It is set forth in the second paragraph of Article 23 of the Constitution that the property rights shall be protected by law. For this purpose, a body of norms of civil and other laws is established. However, as far as the theory of law is concerned, the protection of property rights by legal means presuppose, in turn, appropriate limits to such protection, as law in all cases of the regulation of public relations is valid only within certain limits. On the other hand, subjective rights, i.e. the owner’s rights to possess, use and dispose of property, can be limited by means of laws due to the nature of property possessed (e.g. weapons, narcotics, etc.) or due to obligatory public interest (ecological issues, etc.), or due to the owner’s committed acts. It is prescribed by law that actions for recovery of damages under liability arising from treaty, delictual and family relations, may be brought against property. The fact that property can be seized is also confirmed in the third paragraph of Article 23 of the Constitution which establishes: “Property may only be seized for the needs of society according to the procedure established by law and must be adequately compensated for”.

Limitations on property rights may also stem from international treaties because international agreements which are ratified in compliance with the third paragraph of Article 138 of the Constitution are a constituent part of the legal system of the Republic of Lithuania.

The provision specifying that, under certain conditions, property rights may be restricted, is also established in Item 2 of Article 17 of the Universal Declaration of Human Rights. It is set forth in this article: “No one shall be subjected to arbitrary deprivation of property”. This means that property can be seized but this must be done only according to the procedure established by law and by competent state body.

Thus, neither the Constitution, nor the valid system of other laws, nor universally recognised norms of international law deny the opportunity, under conditions and procedure prescribed by law, to alienate the property or limit its possession, use or disposal.

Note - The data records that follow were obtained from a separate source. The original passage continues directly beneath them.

===== src/rtl/idle_coord_pkg.sv =====
package idle_coord_pkg;

    localparam int ST_W = 3;

    // Depth-ordered state code: a larger value is a deeper idle state.
    typedef enum logic [ST_W-1:0] {
        ST_RUN      = 3'd0,
        ST_HALT     = 3'd1,
        ST_HALT_LOW = 3'd2,
        ST_SLEEP    = 3'd3,
        ST_DEEP     = 3'd4
    } idle_st_e;

    // Phases of the low-point halt entry handshake.
    typedef enum logic [1:0] {
        SQ_OFF  = 2'd0,
        SQ_FREQ = 2'd1,
        SQ_VOLT = 2'd2,
        SQ_HELD = 2'd3
    } lowpt_seq_e;

    function automatic logic code_valid(input logic [ST_W-1:0] v);
        return v <= ST_W'(ST_DEEP);
    endfunction

    // A thread may leave or enter running, or keep its state; nothing else.
    function automatic logic move_ok(input idle_st_e cur, input logic [ST_W-1:0] nxt);
        logic via_run;
        via_run = (cur == ST_RUN) || (nxt == ST_W'(ST_RUN)) || (nxt == ST_W'(cur));
        return code_valid(nxt) && via_run;
    endfunction

    function automatic idle_st_e shallower(input idle_st_e a, input idle_st_e b);
        return (a < b) ? a : b;
    endfunction

endpackage


===== src/rtl/idle_thread_bank.sv =====
module idle_thread_bank
    import idle_coord_pkg::*;
#(
    parameter int N_THREADS = 8
) (
    input  logic                      clk,
    input  logic                      rst,
    input  logic [N_THREADS*ST_W-1:0] req,
    output logic [N_THREADS*ST_W-1:0] st,
    output logic [N_THREADS-1:0]      rejected
);

    for (genvar i = 0; i < N_THREADS; i++) begin : g_thr
        idle_st_e          cur_q;
        logic [ST_W-1:0]   want;
        logic              ok;

        assign want = req[i*ST_W +: ST_W];
        assign ok   = move_ok(cur_q, want);

        always_ff @(posedge clk) begin
            if (rst) begin
                cur_q <= ST_RUN;
            end else if (ok) begin
                cur_q <= idle_st_e'(want);
            end
        end

        assign st[i*ST_W +: ST_W] = cur_q;
        assign rejected[i]        = ~ok;
    end

endmodule


===== src/rtl/idle_core_merge.sv =====
module idle_core_merge
    import idle_coord_pkg::*;
#(
    parameter int NUM_CORES        = 4,
    parameter int THREADS_PER_CORE = 2
) (
    input  logic [NUM_CORES*THREADS_PER_CORE*ST_W-1:0] thr_st,
    output logic [NUM_CORES*ST_W-1:0]                  core_st
);

    localparam int CORE_BITS = THREADS_PER_CORE * ST_W;

    for (genvar c = 0; c < NUM_CORES; c++) begin : g_core
        idle_st_e merged;

        always_comb begin
            merged = ST_DEEP;
            for (int t = 0; t < THREADS_PER_CORE; t++) begin
                merged = shallower(merged,
                                   idle_st_e'(thr_st[c*CORE_BITS + t*ST_W +: ST_W]));
            end
        end

        assign core_st[c*ST_W +: ST_W] = merged;
    end

endmodule


===== src/rtl/idle_pkg_ctrl.sv =====
module idle_pkg_ctrl
    import idle_coord_pkg::*;
#(
    parameter int NUM_CORES = 4
) (
    input  logic                      clk,
    input  logic                      rst,
    input  logic [NUM_CORES*ST_W-1:0] core_st,
    input  logic                      grant,
    input  logic                      snoop,
    input  logic                      freq_ack,
    input  logic                      volt_ack,
    output logic [ST_W-1:0]           pkg_st,
    output logic                      freq_req,
    output logic                      volt_req
);

    idle_st_e   pkg_q, pkg_n;
    lowpt_seq_e seq_q, seq_n;
    idle_st_e   tgt;
    idle_st_e   eff;

    // Shallowest core state across the package.
    always_comb begin
        tgt = ST_DEEP;
        for (int c = 0; c < NUM_CORES; c++) begin
            tgt = shallower(tgt, idle_st_e'(core_st[c*ST_W +: ST_W]));
        end
    end

    // Deep sleep everywhere still needs the platform's permission.
    assign eff = (tgt == ST_DEEP && !grant) ? ST_SLEEP : tgt;

    always_comb begin
        pkg_n = pkg_q;
        seq_n = seq_q;
        if (seq_q != SQ_OFF) begin
            if (eff != ST_HALT_LOW) begin
                pkg_n = ST_RUN;
                seq_n = SQ_OFF;
            end else begin
                case (seq_q)
                    SQ_FREQ: if (freq_ack && !snoop) seq_n = SQ_VOLT;
                    SQ_VOLT: if (volt_ack && !snoop) begin
                        seq_n = SQ_HELD;
                        pkg_n = ST_HALT_LOW;
                    end
                    default: ;
                endcase
            end
        end else if (eff == ST_HALT_LOW) begin
            if (!snoop) begin
                pkg_n = ST_HALT;
                seq_n = SQ_FREQ;
            end else if (pkg_q > ST_HALT) begin
                pkg_n = ST_HALT;
            end
        end else if (!(snoop && (eff > pkg_q))) begin
            pkg_n = eff;
        end
    end

    always_ff @(posedge clk) begin
        if (rst) begin
            pkg_q <= ST_RUN;
            seq_q <= SQ_OFF;
        end else begin
            pkg_q <= pkg_n;
            seq_q <= seq_n;
        end
    end

    assign pkg_st   = pkg_q;
    assign freq_req = (seq_q != SQ_OFF);
    assign volt_req = (seq_q == SQ_VOLT) || (seq_q == SQ_HELD);

endmodule


===== src/rtl/idle_state_coord.sv =====
module idle_state_coord
    import idle_coord_pkg::*;
#(
    parameter int NUM_CORES        = 4,
    parameter int THREADS_PER_CORE = 2
) (
    input  logic                                       clk,
    input  logic                                       rst,
    input  logic [NUM_CORES*THREADS_PER_CORE*ST_W-1:0] thr_req,
    input  logic                                       platform_grant,
    input  logic                                       mem_snoop,
    input  logic                                       freq_ack,
    input  logic                                       volt_ack,
    output logic [NUM_CORES*ST_W-1:0]                  core_state,
    output logic [ST_W-1:0]                            pkg_state,
    output logic                                       freq_req,
    output logic                                       volt_req,
    output logic                                       illegal_seen
);

    localparam int N_THREADS = NUM_CORES * THREADS_PER_CORE;

    logic [N_THREADS*ST_W-1:0] thr_st;
    logic [N_THREADS-1:0]      rejected;
    logic                      flag_q;

    idle_thread_bank #(.N_THREADS(N_THREADS)) u_threads (
        .clk      (clk),
        .rst      (rst),
        .req      (thr_req),
        .st       (thr_st),
        .rejected (rejected)
    );

    idle_core_merge #(
        .NUM_CORES        (NUM_CORES),
        .THREADS_PER_CORE (THREADS_PER_CORE)
    ) u_cores (
        .thr_st  (thr_st),
        .core_st (core_state)
    );

    idle_pkg_ctrl #(.NUM_CORES(NUM_CORES)) u_pkg (
        .clk      (clk),
        .rst      (rst),
        .core_st  (core_state),
        .grant    (platform_grant),
        .snoop    (mem_snoop),
        .freq_ack (freq_ack),
        .volt_ack (volt_ack),
        .pkg_st   (pkg_state),
        .freq_req (freq_req),
        .volt_req (volt_req)
    );

    always_ff @(posedge clk) begin
        if (rst) begin
            flag_q <= 1'b0;
        end else if (|rejected) begin
            flag_q <= 1'b1;
        end
    end

    assign illegal_seen = flag_q;

endmodule


===== config.mk =====
export PLATFORM = sky130hd
export DESIGN_NAME = idle_state_coord
export DESIGN_NICKNAME = d
export VERILOG_FILES = /design/src/rtl/idle_coord_pkg.sv /design/src/rtl/idle_thread_bank.sv /design/src/rtl/idle_core_merge.sv /design/src/rtl/idle_pkg_ctrl.sv /design/src/rtl/idle_state_coord.sv
export SDC_FILE = /design/constraint.sdc
export NUM_CORES = 1
export LEC_CHECK = 0
export CELL_PAD_IN_SITES_DETAIL_PLACEMENT = 0
export CELL_PAD_IN_SITES_GLOBAL_PLACEMENT = 1
export CORE_MARGIN = 2
export CORE_UTILIZATION = 41
export CTS_CLUSTER_SIZE = 16
export DETAILED_ROUTE_END_ITERATION = 7
export PLACE_DENSITY = 0.91
export REMOVE_ABC_BUFFERS = 1
export SYNTH_ARGS = -nofsm -noshare
export SYNTH_HDL_FRONTEND = slang
export SYNTH_HIERARCHICAL = 1
export SYNTH_SLANG_ARGS = --single-unit

===== constraint.sdc =====
create_clock -name clk -period 5.96 [get_ports clk]
set_clock_uncertainty 0.05 [all_clocks]
set_input_delay 1.788 -clock clk [delete_from_list [all_inputs] [get_ports clk]]
set_output_delay 1.788 -clock clk [all_outputs]
set_load 0.005 [all_outputs]

**Word level (Yosys, flattened, before mapping)**

Index checks and enable logic that the tools add are counted.

- Flip-flop bits (word level): 30
- Output and inout port bits: 18
- Logic and storage cells: 143
- Input port bits: 30

- Reduce and logical (&&, ||, !) cells: 52
- Eq/ne operators: 22
- Multiplexer cells: 28
- Bitwise operators: 8
- Magnitude comparators: 22

Operator list:

| operator | count |
|---|---|
| $mux W3 | 21 |
| $logic_not A3 Y1 | 16 |
| $eq A3 B3 Y1 | 8 |
| $le A3 B3 Y1 const B | 8 |
| $lt A3 B3 Y1 | 7 |
| $logic_or A1 B1 Y1 | 17 |
| $lt A3 B3 Y1 const A | 5 |
| $logic_and A1 B1 Y1 | 12 |
| $mux W2 | 6 |
| $ne A4 B2 Y1 const B | 2 |
| $not A1 Y1 | 8 |
| $reduce_or A8 Y1 | 1 |
| $ne A3 B1 Y1 const B | 2 |
| $ne A3 B2 Y1 const B | 2 |
| $reduce_and A5 Y1 | 1 |
| $eq A2 B2 Y1 const B | 2 |
| $ne A4 B1 Y1 const B | 1 |
| $ne A4 B4 Y1 const B | 1 |
| $pmux W2 S2 | 1 |
| $reduce_and A4 Y1 | 1 |
| $reduce_bool A2 Y1 | 2 |
| $eq A3 B2 Y1 const B | 1 |
| $eq A3 B3 Y1 const B | 1 |
| $gt A3 B1 Y1 const B | 1 |
| other kinds (4) | 5 |

**Logic depth before layout (Yosys ltp)**

- Depth after elaboration: 20
- Gate-level depth with buffers: 33
- Mapped depth without buffers: 33

**Cells and area by module**

Netlist, hierarchy kept.

Modules (own cells, without submodules):

| module | area each (um2) | instances | cells each | seq. area each (um2) |
|---|---|---|---|---|
| idle_thread_bank | 1949.4 | 1 | 242 | 480.5 |
| idle_pkg_ctrl | 873.3 | 1 | 119 | 100.1 |
| idle_core_merge | 450.4 | 1 | 64 | 0.0 |
| idle_state_coord | 41.3 | 1 | 5 | 20.0 |

**Worst setup path before layout**

Ideal clock, no wire load.

- Path kind: register to register
- From: register u_threads.g_thr[2].cur_q[2]
- To: register u_pkg.pkg_q[0], in the netlist u_pkg/pkg_st[0]
- Data required time: 5.840 ns
- Path buffers: 0
- Stages on the path, launching flop included: 32
- Library setup time: 0.070 ns
- Period minus slack after synthesis: 5.373 ns
- Setup slack: 0.587 ns
- Arrival: 5.253 ns
- Cell sequence: dfxtp_1 and2b_4 ha_1 nand2_1 a21oi_2 nor2b_1 o22ai_1 inv_1 ha_1 nand2_1 a21oi_1 nand3b_1 o21ai_0 ha_1 nand2_1 a31oi_1 nand3_1 o2111a_1 nor2_1 ha_1 o21a_1 nor2_1 nor2_1 a211oi_4 o21ai_0 ha_1 a21o_1 a21oi_1 a311oi_1 a21o_1 a221o_1 a21oi_1

- Cells in the longest elaborated chain, start to end: 17
- Elaborated cells between the ends (all ways): 26

RTL lines:

| element | line | RTL |
|---|---|---|
| from (decl) | idle_thread_bank.sv:14 | `idle_st_e cur_q;` |
| from (signal assigned) | idle_thread_bank.sv:25 | `cur_q <= idle_st_e'(want);` |
| $lt A3 B3 Y1 | idle_coord_pkg.sv:34 | `return (a < b) ? a : b;` |
| $mux W3 (*) | idle_coord_pkg.sv:34 |  |
| $lt A3 B3 Y1 | idle_coord_pkg.sv:34 |  |
| $mux W3 (*) | idle_coord_pkg.sv:34 |  |
| net core_state[4] | idle_state_coord.sv:14 | `output logic [NUM_CORES*ST_W-1:0] core_state,` |
| $lt A3 B3 Y1 | idle_coord_pkg.sv:34 |  |
| $mux W3 (*) | idle_coord_pkg.sv:34 |  |
| $lt A3 B3 Y1 | idle_coord_pkg.sv:34 |  |
| [... 2 more ...] | n/a |  |
| $mux W3 (*) | idle_coord_pkg.sv:34 |  |
| $eq A3 B3 Y1 | idle_pkg_ctrl.sv:32 | `assign eff = (tgt == ST_DEEP && !grant) ? ST_SLEEP : tgt;` |
| $logic_and A1 B1 Y1 | idle_pkg_ctrl.sv:32 |  |
| $mux W3 (*) | idle_pkg_ctrl.sv:32 |  |
| $gt A3 B3 Y1 | idle_pkg_ctrl.sv:58 | `end else if (!(snoop && (eff > pkg_q))) begin` |
| $logic_and A1 B1 Y1 | idle_pkg_ctrl.sv:58 |  |
| $ne A3 B2 Y1 (no line) | n/a |  |
| $reduce_and A4 Y1 (no line) | n/a |  |
| to (signal assigned) | idle_pkg_ctrl.sv:68 | `pkg_q <= pkg_n;` |
| to (decl) | idle_pkg_ctrl.sv:18 | `idle_st_e pkg_q, pkg_n;` |

Mark *: on every way through the listed nets, which the timed path passes. The rest lies on a longest branch. The select of a mux whose other input is x is not followed.
A chain may end at the register's enable or synchronous reset.

**Worst setup path in the final report**

- From: register u_threads.g_thr[0].cur_q[2]
- To: register u_pkg.pkg_q[0], in the netlist u_pkg/pkg_st[0]

- Cells in the longest elaborated chain, start to end: 19
- Elaborated cells between the ends (all ways): 28

RTL lines:

| element | line |
|---|---|
| from (decl) | idle_thread_bank.sv:14 |
| from (signal assigned) | idle_thread_bank.sv:25 |
| $lt A3 B3 Y1 | idle_coord_pkg.sv:34 |
| $mux W3 (*) | idle_coord_pkg.sv:34 |
| $lt A3 B3 Y1 | idle_coord_pkg.sv:34 |
| $mux W3 (*) | idle_coord_pkg.sv:34 |
| $lt A3 B3 Y1 | idle_coord_pkg.sv:34 |
| $mux W3 (*) | idle_coord_pkg.sv:34 |
| $lt A3 B3 Y1 | idle_coord_pkg.sv:34 |
| $mux W3 (*) | idle_coord_pkg.sv:34 |
| [... 3 more ...] | n/a |
| $mux W3 (*) | idle_coord_pkg.sv:34 |
| $eq A3 B3 Y1 | idle_pkg_ctrl.sv:32 |
| $logic_and A1 B1 Y1 | idle_pkg_ctrl.sv:32 |
| $mux W3 (*) | idle_pkg_ctrl.sv:32 |
| $gt A3 B3 Y1 | idle_pkg_ctrl.sv:58 |
| $logic_and A1 B1 Y1 | idle_pkg_ctrl.sv:58 |
| $ne A3 B2 Y1 (no line) | n/a |
| $reduce_and A4 Y1 (no line) | n/a |

Mark *: on every way between the ends. The rest lies on a longest branch, timed or not. The select of a mux whose other input is x is not followed.

==> run metrics <==
critical path class flop to flop; global-route wire length before repair 12.6 mm; Die Width 93.9 µm; Inst Count DP 563; #FFs+latches synth 30; main flop type after synthesis sky130_fd_sc_hd__dfxtp_1; number of port buffers 47; I/O pin count 48; end-of-flow core utilization 51.7%; crit share post-route 95.6%; remaining antenna violation count 0; DIE AREA 0.00882 mm²; count of nets after finishing 525; Area growth, synth to finish 21.3%; library cell contributing the largest single delay on the critical path sky130_fd_sc_hd__dfxtp_4; post-route minimum period 5.70 ns; min setup slack post-route 0.261 ns; Clock Sink Count 30; average footprint of a synthesized cell 7.71 µm²; drt initial violations 128; Async S/R FF share, synth 0%; crit-path most repeated cell sky130_fd_sc_hd__ha_1; most area-hungry cell type in the Yosys netlist sky130_fd_sc_hd__dfxtp_1; transition at the pin with the smallest max-transition slack 0.431 ns; Routed WL per cell 13.9 µm; type of destination of the critical path flop; number of detailed-routing iterations run before antenna repair 4; number of standard cells in the final layout excluding fillers 576; antenna violations before repair 0; routed wire length 8.01 mm; leakage power figure 1.47 nW; synthesized instance count 430; crit-path max cell delay 0.38 ns; proportion of layout cells with a drive suffix above 1 23.0%; Slew HR 71.2%; number of global-route vias before repair 2,969; final hold violation count 0; number of different library cells in the post-synthesis netlist 57; endpoints failing setup 0; clock-pin slew reported for the worst setup and hold paths after clock tree synthesis 0.07 ns; CTS tree yes; number of buffers between clock root and the deepest sink 2; Post-synth EDFFs 0; Row Count 32; Initial Utilization 42.7%; Final Slew Violations 0; H-tree levels 2; Peak supply drop 112 µV; highest clock rate 175 MHz; Power Density 263 mW/mm²; pre-CTS setup slack 0.0720 ns; pin count of the biggest net entering global routing 31; Required @ worst endpoint 6.13 ns; CP Launch Type flop; count of hold buffers inserted by post-cts repair 0; HPWL after detailed placement 5.85 mm; routability-driven placement congestion ratio 0.880; worst-skew pair later-pin latency 0.28 ns; Min-Delay Path Class flop to flop; remaining routing DRC violations 0; floorplan core area 0.00777 mm²; run status completed; sequential area share after synthesis 18.1%; signal arrival time at the worst endpoint 5.87 ns; die span in y 93.9 µm; synth top area cells sky130_fd_sc_hd__dfxtp_1 18%, sky130_fd_sc_hd__ha_1 8.3%, sky130_fd_sc_hd__inv_1 6.2%, sky130_fd_sc_hd__a21oi_1 4.8%, sky130_fd_sc_hd__o2111ai_1 4.2%; post-synth design cell area 0.00331 mm²; via count 3,351; global-route usage over all layers 17.4%; number of max-cap violations 0; number of CTS-inserted buffers 5; count of antenna diodes in the layout 0; most frequent standard cell in the layout excluding fill and tap cells sky130_fd_sc_hd__inv_1; number of synthesis warnings 6; most frequent cells in the layout 54 x sky130_fd_sc_hd__inv_1, 47 x sky130_fd_sc_hd__clkdlybuf4s50_1, 34 x sky130_fd_sc_hd__nor2_1; share of the synthesized area in the top cell type 18.1%; vias per cell 5.82; GRT Residual Overflow 0; CTS root buffer sky130_fd_sc_hd__clkbuf_8; crit path max fanout 8
[cells in the mapped netlist (all sizes together) (2+ instances only)]
master and n:
o21a 2, a2111oi 9, and4 8, o2111ai 16
a211oi 2, clkbuf 10, nand2 20, nor3 20
and2b 4, ha 22, or3 8, or2 9
and2 8, inv 55, o311ai 8, a21o 4
o21ai 23, nor2b 6, a311o 8, o22ai 4
dfxtp 30, o31a 9, a211o 8, nand3 9
and3 2, buf 9, nand4b 8, nand2b 6
a31oi 12, nor2 36, a21oi 42
[path summary, 6_finish.rpt]
kind | from | end | slack (ns) | depth (start not counted)
max | u_threads/g_thr[0].cur_q[2] | u_pkg/pkg_st[0] | 0.26 | 30
min | u_pkg/pkg_st[0] | u_pkg/pkg_st[0] | 0.46 | 2
max reg2reg | u_threads/g_thr[0].cur_q[2] | u_pkg/pkg_st[0] | 0.26 | 30
min reg2reg | u_pkg/pkg_st[0] | u_pkg/pkg_st[0] | 0.46 | 2
[kinds of logic after synthesis]
group | after synthesis | share of synthesized area (%)
AO/OA/AOI/OAI | 156 | 35.4
adder cells (fa/ha/maj) | 22 | 8.30
buffers and inverters | 74 | 10.5
flip-flops | 30 | 18.1
AND/OR/NAND/NOR | 148 | 27.6
[routing by layer]
| metal | GRT usage [%] | up-vias | part of all wire [%] |
|---|---|---|---|
| li1 | - | 1703 | - |
| met4 | 6.16 | 0 | 1.5 |
| met3 | 3.61 | 11 | 4.7 |
| met2 | 28.6 | 76 | 48 |
| met5 | 0 | - | 0 |
| met1 | 22.4 | 1561 | 46 |
[power by group]
group	internal [mW]	switching (mW)
Sequential	0.222	0.0346
Clock	0.0931	0.0800
Combinational	0.293	0.333
[state kept, by name, summed over array words and instances (netlist names)]
register	count
u_pkg/pkg_st	3
illegal_seen	1
u_threads/g_thr.cur_q	24
u_pkg/seq_q	2
[final cells by class]
cell class | instances | area, µm²
inverters | 55 | 206
fillers | 759 | 3750
flip-flops and latches | 30 | 617
multi-input cells | 326 | 2450
clock inverters | 1 | 5.00
repair buffers | 55 | 531
clock buffers | 7 | 86.3
well taps | 102 | 128
[what timing repair did]
action                                 CTS  global route
gates resized for setup                  0            28
endpoints found under the hold margin    0             0
buffers inserted                         0             5
setup endpoints to repair                0             3
[stage by stage]
stage               hold WS (ns)  total power, mW  instance area [µm²]  setup TNS (ns)
finish                     0.459             1.06                 4020               0
CTS                        0.456             1.01                 3880               0
floorplan                  0.421            0.678                 3170               0
detailed placement         0.445            0.831                 3790               0
global route               0.486             1.14                 4020          -0.123
global placement           0.435            0.818                 3790               0
[critical path, delay by kind of cell, from the launching register on]
family / cells / cell delay (ns)
adders and majority gates: 5 / 1.35
AOI/OAI and AO/OA: 17 / 2.84
DFF: 1 / 0.38
and+or+nand+nor: 8 / 1.00
No activity file was read; power rests on OpenSTA's default activity.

Insuring inviolability of property, as well as all other constitutional safeguards, may not be interpreted without taking the entire text of the Constitution into consideration, the more so, as it is established in Article 6 of the Constitution that the Constitution shall be an integral statute.

A universal requirement is set forth in Article 28 of the Constitution of the Republic of Lithuania: “While exercising their rights and freedoms, persons must observe the Constitution and the laws of the Republic of Lithuania and must not impair the rights and interests of other people.” If a person, while exercising property or other rights, impairs the rights and freedoms of other persons, he may be held liable under law and punished (Articles 30 and 31 of the Constitution). The ways of punishing such a person and applying restrictions of one or another kind on him or his property are prescribed by means of laws of specific branches of law in compliance with general requirements set forth in the Constitution, principles of forming sanctions of that branch of law regarding purposes of punishment.

The rights and freedoms of people as well as the most significant goods protected by law are grossly violated by committed crimes. Therefore, criminal laws while establishing rigid and differentiated system of punishments, have the aim not only to make an appropriate influence upon the convict (by restricting his personal, property or other rights) but also to ensure the protection of the interests of victims and society as well as to carry out prevention of crimes.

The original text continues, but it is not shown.